ACTION ITEM - Nothing below is to be printed except the lines between the line holding "# From an unflattened" and the line holding "indexed part select 8 x 34 -> 32 bit /", inclusive, each exactly as it appears.

MATERIAL FOR THIS TASK -
## src/rtl/mem_access_pkg.sv

```systemverilog
// mem_access_pkg: size encodings, FSM states and byte-count helper for the byte-serial memory access unit
package mem_access_pkg;

    localparam logic [1:0] SIZE_BYTE    = 2'b00;
    localparam logic [1:0] SIZE_HALF    = 2'b01;
    localparam logic [1:0] SIZE_WORD    = 2'b10;
    localparam logic [1:0] SIZE_ILLEGAL = 2'b11;

    typedef enum logic [1:0] {
        IDLE   = 2'd0,
        ACCESS = 2'd1,
        RESP   = 2'd2
    } state_t;

    // Number of memory bytes touched by a request; illegal sizes touch none
    function automatic logic [2:0] size_bytes(input logic [1:0] size);
        return size == SIZE_BYTE ? 3'd1 :
               size == SIZE_HALF ? 3'd2 :
               size == SIZE_WORD ? 3'd4 : 3'd0;
    endfunction

endpackage

```

## src/rtl/load_extend.sv

```systemverilog
// load_extend: sign- or zero-extends captured load bytes to XLEN according to the access size
module load_extend
    import mem_access_pkg::*;
#(
    parameter int XLEN = 32
) (
    input  logic [XLEN-1:0] data,
    input  logic [1:0]      size,
    input  logic            is_unsigned,
    output logic [XLEN-1:0] value
);

    logic sign_bit;

    assign sign_bit = !is_unsigned && (size == SIZE_BYTE ? data[7] : data[15]);

    assign value = size == SIZE_BYTE ? {{(XLEN-8){sign_bit}}, data[7:0]} :
                   size == SIZE_HALF ? {{(XLEN-16){sign_bit}}, data[15:0]} : data;

endmodule

```

## src/rtl/mem_access_unit.sv

```systemverilog
// mem_access_unit: serialises byte/half/word loads and stores into one little-endian byte access per cycle.
// Optional macro MEM_ACCESS_ALIGN_CHECK_EN rejects misaligned halfword/word requests instead of performing them.
module mem_access_unit
    import mem_access_pkg::*;
#(
    parameter int ADDR_WIDTH = 5,
    parameter int XLEN       = 32
) (
    input  logic                  clk,
    input  logic                  rst,
    input  logic                  req_valid,
    output logic                  req_ready,
    input  logic                  req_write,
    input  logic [1:0]            req_size,
    input  logic                  req_unsigned,
    input  logic [ADDR_WIDTH-1:0] req_addr,
    input  logic [XLEN-1:0]       req_wdata,
    output logic                  resp_valid,
    output logic [XLEN-1:0]       resp_rdata,
    output logic                  resp_error,
    output logic                  mem_write_enable,
    output logic [ADDR_WIDTH-1:0] mem_addr,
    output logic [7:0]            mem_write_data,
    input  logic [7:0]            mem_read_data
);

    state_t                state;
    logic [1:0]            count;
    logic [XLEN-1:0]       data;
    logic                  write;
    logic [1:0]            size;
    logic                  is_unsigned;
    logic [ADDR_WIDTH-1:0] addr;
    logic [XLEN-1:0]       wdata;
    logic                  error;
    logic                  reject;
    logic                  last;
    logic [XLEN-1:0]       load_value;

`ifdef MEM_ACCESS_ALIGN_CHECK_EN
    assign reject = req_size == SIZE_ILLEGAL ||
                    (req_size == SIZE_HALF && req_addr[0]) ||
                    (req_size == SIZE_WORD && req_addr[1:0] != 2'b00);
`else
    assign reject = req_size == SIZE_ILLEGAL;
`endif

    assign last = {1'b0, count} == size_bytes(size) - 3'd1;

    // Request capture, byte sequencing and load-byte collection
    always_ff @(posedge clk) begin
        if (rst) begin
            state       <= IDLE;
            count       <= '0;
            data        <= '0;
            write       <= 1'b0;
            size        <= SIZE_BYTE;
            is_unsigned <= 1'b0;
            addr        <= '0;
            wdata       <= '0;
            error       <= 1'b0;
        end else if (state == IDLE) begin
            if (req_valid) begin
                write       <= req_write;
                size        <= req_size;
                is_unsigned <= req_unsigned;
                addr        <= req_addr;
                wdata       <= req_wdata;
                error       <= reject;
                count       <= '0;
                data        <= '0;
                state       <= reject ? RESP : ACCESS;
            end
        end else if (state == ACCESS) begin
            if (!write)
                data[8*count +: 8] <= mem_read_data;
            count <= count + 2'd1;
            if (last)
                state <= RESP;
        end else begin
            state <= IDLE;
        end
    end

    load_extend #(.XLEN(XLEN)) u_load_extend (
        .data        (data),
        .size        (size),
        .is_unsigned (is_unsigned),
        .value       (load_value)
    );

    assign req_ready  = state == IDLE;
    assign resp_valid = state == RESP;
    assign resp_error = resp_valid && error;
    assign resp_rdata = resp_valid && !write && !error ? load_value : '0;

    // Memory port is idle-zero outside ACCESS; writes are suppressed during a reset cycle
    assign mem_write_enable = state == ACCESS && write && !rst;
    assign mem_addr         = state == ACCESS ? addr + ADDR_WIDTH'(count) : '0;
    assign mem_write_data   = state == ACCESS && write ? wdata[8*count +: 8] : '0;

endmodule

```

## config.mk

```make
export PLATFORM = sky130hd
export DESIGN_NAME = mem_access_unit
export DESIGN_NICKNAME = d
export VERILOG_FILES = /design/src/rtl/mem_access_pkg.sv /design/src/rtl/load_extend.sv /design/src/rtl/mem_access_unit.sv
export SDC_FILE = /design/constraint.sdc
export NUM_CORES = 1
export LEC_CHECK = 0
export CORE_MARGIN = 1
export CORE_UTILIZATION = 45
export CTS_CLUSTER_SIZE = 24
export DETAILED_ROUTE_END_ITERATION = 10
export DONT_BUFFER_PORTS = 1
export GPL_ROUTABILITY_DRIVEN = 0
export HOLD_SLACK_MARGIN = 0.03
export PLACE_DENSITY_LB_ADDON = 0.2
export SYNTH_ARGS = -nofsm -noshare
export SYNTH_HDL_FRONTEND = slang
export SYNTH_SLANG_ARGS = --single-unit
export TNS_END_PERCENT = 1
```

## constraint.sdc

```tcl
create_clock -name clk -period 4.8 [get_ports clk]
set_input_delay 0.48 -clock clk [delete_from_list [all_inputs] [get_ports clk]]
set_output_delay 0.48 -clock clk [all_outputs]
set_load 0.01 [all_outputs]
```

# Word level (Yosys, flattened, before mapping)
# Index checks and enable logic that the tools add are counted.
# word_totals
inputBits,52
reg_bits,78
# classes
n_addsub,4
reduce_logical,17
mux,22
eq_ne,9
shift,3
# op_table
cell,count
two-way mux 32 bit,7
negation 5 -> 34 bit,1
variable shift 8 x 34 -> 32 bit (first input constant),1
indexed part select 8 x 34 -> 32 bit,1
bitwise mux 32 bit,1
indexed part select 32 x 6 -> 8 bit,1
two-way mux 2 bit,8
two-way mux 3 bit,3
two-way mux 8 bit,1
== test 2 bit (second input constant),3
logical AND 1 bit,6
AND reduction 2 bit,3
adder 5 x 2 -> 5 bit,1
two-way mux 5 bit,1
== test 2 x 1 -> 1 bit (second input constant),2
zero test 1 bit,4
zero test 2 bit,2
inequality test 2 bit (second input constant),2
== test 2 x 3 -> 1 bit,1
inequality test 3 bit (second input constant),1
AND reduction 3 bit,1
subtractor 3 x 1 -> 3 bit (second input constant),1
adder 2 x 1 -> 2 bit (second input constant),1
nonzero test 2 bit,1
two-way mux 1 bit,1

# Depth between registers and ports, before layout
# logic_depth
ltp_word,9
depth_mapped,10
mapped_depth_nobuf,5

# Cells and area by module
# From an unflattened synthesis, not the netlist that was laid out.
# unflattened
hier_cells,532
area_unflattened_um2,4336.7
# modules_own_cells
module,cells_each,n_inst,area_per_inst_um2
mem_access_unit,465,1,3980.1
load_extend,67,1,356.6

# Least setup slack after synthesis
# No wires, ideal clock.
# synth_timing
kind,flip-flop to flip-flop
startpoint,register count[0]
endpoint,register data[22]
setup_slack_ns,2.441
synth_period_minus_slack_ns,2.359
t_arrival_ns,2.288
stages_incl_launch_ff,10
cell_sequence,dfxtp_1 buf_2 buf_2 buf_2 inv_1 ha_1 clkbuf_1 nand4b_1 or4_1 a21oi_1
# synth_via
elab_chain_cells,6
elab_cells_between_ends,7
cone_classes,add/sub (1); shift (2); mux (4)
# synth_lines
element,line_no,text
"start, declared",mem_access_unit.sv:28,logic [1:0] count;
"start signal, assigned",mem_access_unit.sv:77,count <= count + 2'd1;
negation 5 -> 34 bit *,mem_access_unit.sv:76,data[8*count +: 8] <= mem_read_data;
indexed part select 8 x 34 -> 32 bit / variable shift 8 x 34 -> 32 bit (equally long branches),mem_access_unit.sv:76,
bitwise mux 32 bit *,mem_access_unit.sv:76,
two-way mux 32 bit *,mem_access_unit.sv:75,if (!write)
two-way mux 32 bit *,mem_access_unit.sv:74,end else if (state == ACCESS) begin
two-way mux 32 bit *,mem_access_unit.sv:62,end else if (state == IDLE) begin
"end signal, assigned by index",mem_access_unit.sv:76,
"end, declared",mem_access_unit.sv:29,logic [XLEN-1:0] data;
# Mark *: on every way between the ends. The rest lies on a longest branch, timed or not. The select of a mux whose other input is x is not followed.
# A chain may end at the register's enable or synchronous reset.

# Worst setup path after layout
# layout_timing
startpoint,register count[1]
endpoint,register data[5]
# The elaborated chain is that of the path after synthesis.

==> qor.txt <==
WP buf/inv - 1
clock root buffer - clkbuf_8
vias - 3288
Cell Area, Placed - 4069 sq um
post-CTS sizing - 0
Post-Route WL - 9.724 mm
Most used DFF post-synth - dfxtp_1
clk_skew - 0.01034 ns
Setup Viol. Count Final - 0
maximum vdd ir drop - 155.7 uV
Fillers - 880
adder-cell area share of the yosys netlist - 0.02616
Fmax - 335.2 MHz
diodes inserted - 0
Distinct cells, synth - 41
setup_tns - 0 ns
Clock Sinks - 78
CP arrival - 3.26 ns
Setup crit end kind - flip-flop
Tot Pwr - 1385 uW
latest clock arrival within the worst-skew pair - 0.35 ns
Synth Area in XOR/XNOR - 0.006387
DR DRC count - 7
Max Cap Violations - 0
violated checks - design-rule violations
worst relative slew slack - 0.1527
Die Area - 9529 sq um
CP top delay family - simple AND/OR/NAND/NOR gates
Min-Delay Path Class - input port to flip-flop
P per Cell Area - 323.8 nW/um^2
Synth warnings - 0
die width - 97.62 um
main combinational cell family by area after synthesis - simple AND/OR/NAND/NOR gates
synthesized area - 4114 sq um
commonest cells after routing, fill and taps aside - 88 x nand2_1, 78 x dfxtp_1, 63 x a21oi_1
fraction of layout cells with a size suffix above 1 - 0.07400
min Tclk post-route - 2.983 ns
Die Ht - 97.62 um
Rows - 34
syn nets - 561
Core Region - 8806 sq um
CTS tree - yes
Critical Path Start Type - flip-flop
number of flops mapped to enable cells by yosys - 0
register area share after synthesis - 0.3796
final instance area - 4278 sq um
hold_ws - 0.2085 ns
run status - finished, violations left
deepest clock path buffer count - 2
final hold vios - 0
area growth from synthesis to layout - 3.984%
first-pass GRT wire length - 15.92 mm
global route overflow - 0
nets - 528
vias per inst - 5.659
io pins - 101
# port buffers - 0
multiplexer area fraction after synthesis - 0.1049
RSZ-0062 raised after global routing - false
Slew Limit Fails - 0
average wire per standard cell - 16.74 um
DRT Pass-1 Iters - 9
CP max stage cell - nor4bb_1
Tightest Pin Transition - 1.254 ns
clock transition at the registers of the reported paths - 0.08 ns
antenna viol nets, final - 0
Avg Inst Size Synth - 8.211 sq um
Max FO, Critical Path - 16
synthesized instance count - 501
Initial Util - 0.4672
CTS Buf Count - 9
initial antenna violation count - 0
Required @ worst endpoint - 5.08 ns
total track usage - 0.2113
Async SR Flop Fraction - 0
Reg area - 1562 sq um
hold_buf cts - 0
Pleak - 0.001483 uW
DRT iter0 DRCs - 154
most common cell after layout, fill and taps aside - nand2_1
H-tree Lvls - 3
Yosys reg bits - 78
vias in the first global route - 3197
max incr delay on CP - 1.08 ns
setup bufs post-CTS - 0
crit-path cells - inv_1, ha_1, nor4bb_1, nand3_1, mux2i_1
DP HPWL - 6.463 mm
post-synthesis compound-gate area fraction - 0.1037
Post-Synth Simple-Gate Area - 0.3248
multi-input logic area - 2335 sq um
critical path class - flip-flop to flip-flop
largest net degree at the start of global routing - 88
Final period util - 0.6214
final core occ - 0.4858
==> cell type report <==
type	instances	share of cell area
Clock buffer	10	0.03217
Clock inverter	6	0.01667
Inverter	6	0.005265
Multi-Input combinational cell	371	0.5458
Sequential cell	78	0.3650
Tap cell	108	0.03159
Timing Repair Buffer	2	0.003510
==> routing by layer <==
metal / vias to the layer above / share of wire / GRT usage
li1: 1668 / - / -
met1: 1542 / 0.46 / 0.2600
met2: 67 / 0.48 / 0.3524
met3: 11 / 0.051 / 0.05396
met4: 0 / 0.014 / 0.08392
met5: - / 0 / 0
==> stage by stage <==
step,std cells,setup slack [ns]
global placement,565,1.972
detailed placement,565,1.846
global route,581,1.535
floorplan,501,2.441
CTS,581,1.828
finish,581,1.817
==> logic make-up after synthesis <==
kind of cell	Yosys count
adders and majority gates	8
DFF	78
xor gates and xnor gates	3
AOI/OAI and AO/OA	80
buffers and inverters	52
and+or+nand+nor	247
muxes	33
==> synthesized netlist by cell type (2+ instances only) <==
cell	number	share of area
a21oi_1	63	0.077
a21oi_2	3	0.0064
and2_1	13	0.020
and3_1	8	0.012
buf_1	3	0.0027
buf_2	9	0.011
buf_6	2	0.0055
clkbuf_1	30	0.027
clkbuf_2	2	0.0024
dfxtp_1	78	0.38
ha_1	7	0.021
inv_1	5	0.0046
mux2i_1	24	0.058
mux4_2	8	0.044
nand2_1	88	0.080
nand2b_1	27	0.041
nand3_1	19	0.023
nand3b_1	3	0.0055
nand4_1	16	0.024
nand4b_1	9	0.019
nor2_1	5	0.0046
nor2b_1	26	0.040
nor3_1	18	0.022
o21ai_0	9	0.011
or3_1	2	0.0030
or4_1	8	0.015
xor2_1	2	0.0043
==> final timing paths <==
check	startpoint	end	cells after the start	slack, ns
worst max-delay path	count[1]	data[5]	5	1.82
worst min-delay path	rst	data[22]	1	0.21
worst max register to register	count[1]	data[5]	5	1.82
worst min register to register	wdata[0]	wdata[0]	2	0.45
==> sequential cells by signal, indices dropped and copies added (netlist names) <==
name,flops
data,32
wdata,32
addr,5
count,2
size,2
state,2
error,1
is_unsigned,1
write,1
==> report_power, final <==
group          internal (uW)  total (uW)  switching, uW  leakage, uW
Clock                    257         507            250    0.0000987
Combinational           67.2         174            107     0.000748
Sequential               676         704           28.2     0.000636
Total                   1000        1390            385      0.00148
No activity file was read; power rests on OpenSTA's default activity.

REPLY TO THE EXERCISE -
# From an unflattened synthesis, not the netlist that was laid out.
# unflattened
hier_cells,532
area_unflattened_um2,4336.7
# modules_own_cells
module,cells_each,n_inst,area_per_inst_um2
mem_access_unit,465,1,3980.1
load_extend,67,1,356.6

# Least setup slack after synthesis
# No wires, ideal clock.
# synth_timing
kind,flip-flop to flip-flop
startpoint,register count[0]
endpoint,register data[22]
setup_slack_ns,2.441
synth_period_minus_slack_ns,2.359
t_arrival_ns,2.288
stages_incl_launch_ff,10
cell_sequence,dfxtp_1 buf_2 buf_2 buf_2 inv_1 ha_1 clkbuf_1 nand4b_1 or4_1 a21oi_1
# synth_via
elab_chain_cells,6
elab_cells_between_ends,7
cone_classes,add/sub (1); shift (2); mux (4)
# synth_lines
element,line_no,text
"start, declared",mem_access_unit.sv:28,logic [1:0] count;
"start signal, assigned",mem_access_unit.sv:77,count <= count + 2'd1;
negation 5 -> 34 bit *,mem_access_unit.sv:76,data[8*count +: 8] <= mem_read_data;
indexed part select 8 x 34 -> 32 bit / variable shift 8 x 34 -> 32 bit (equally long branches),mem_access_unit.sv:76,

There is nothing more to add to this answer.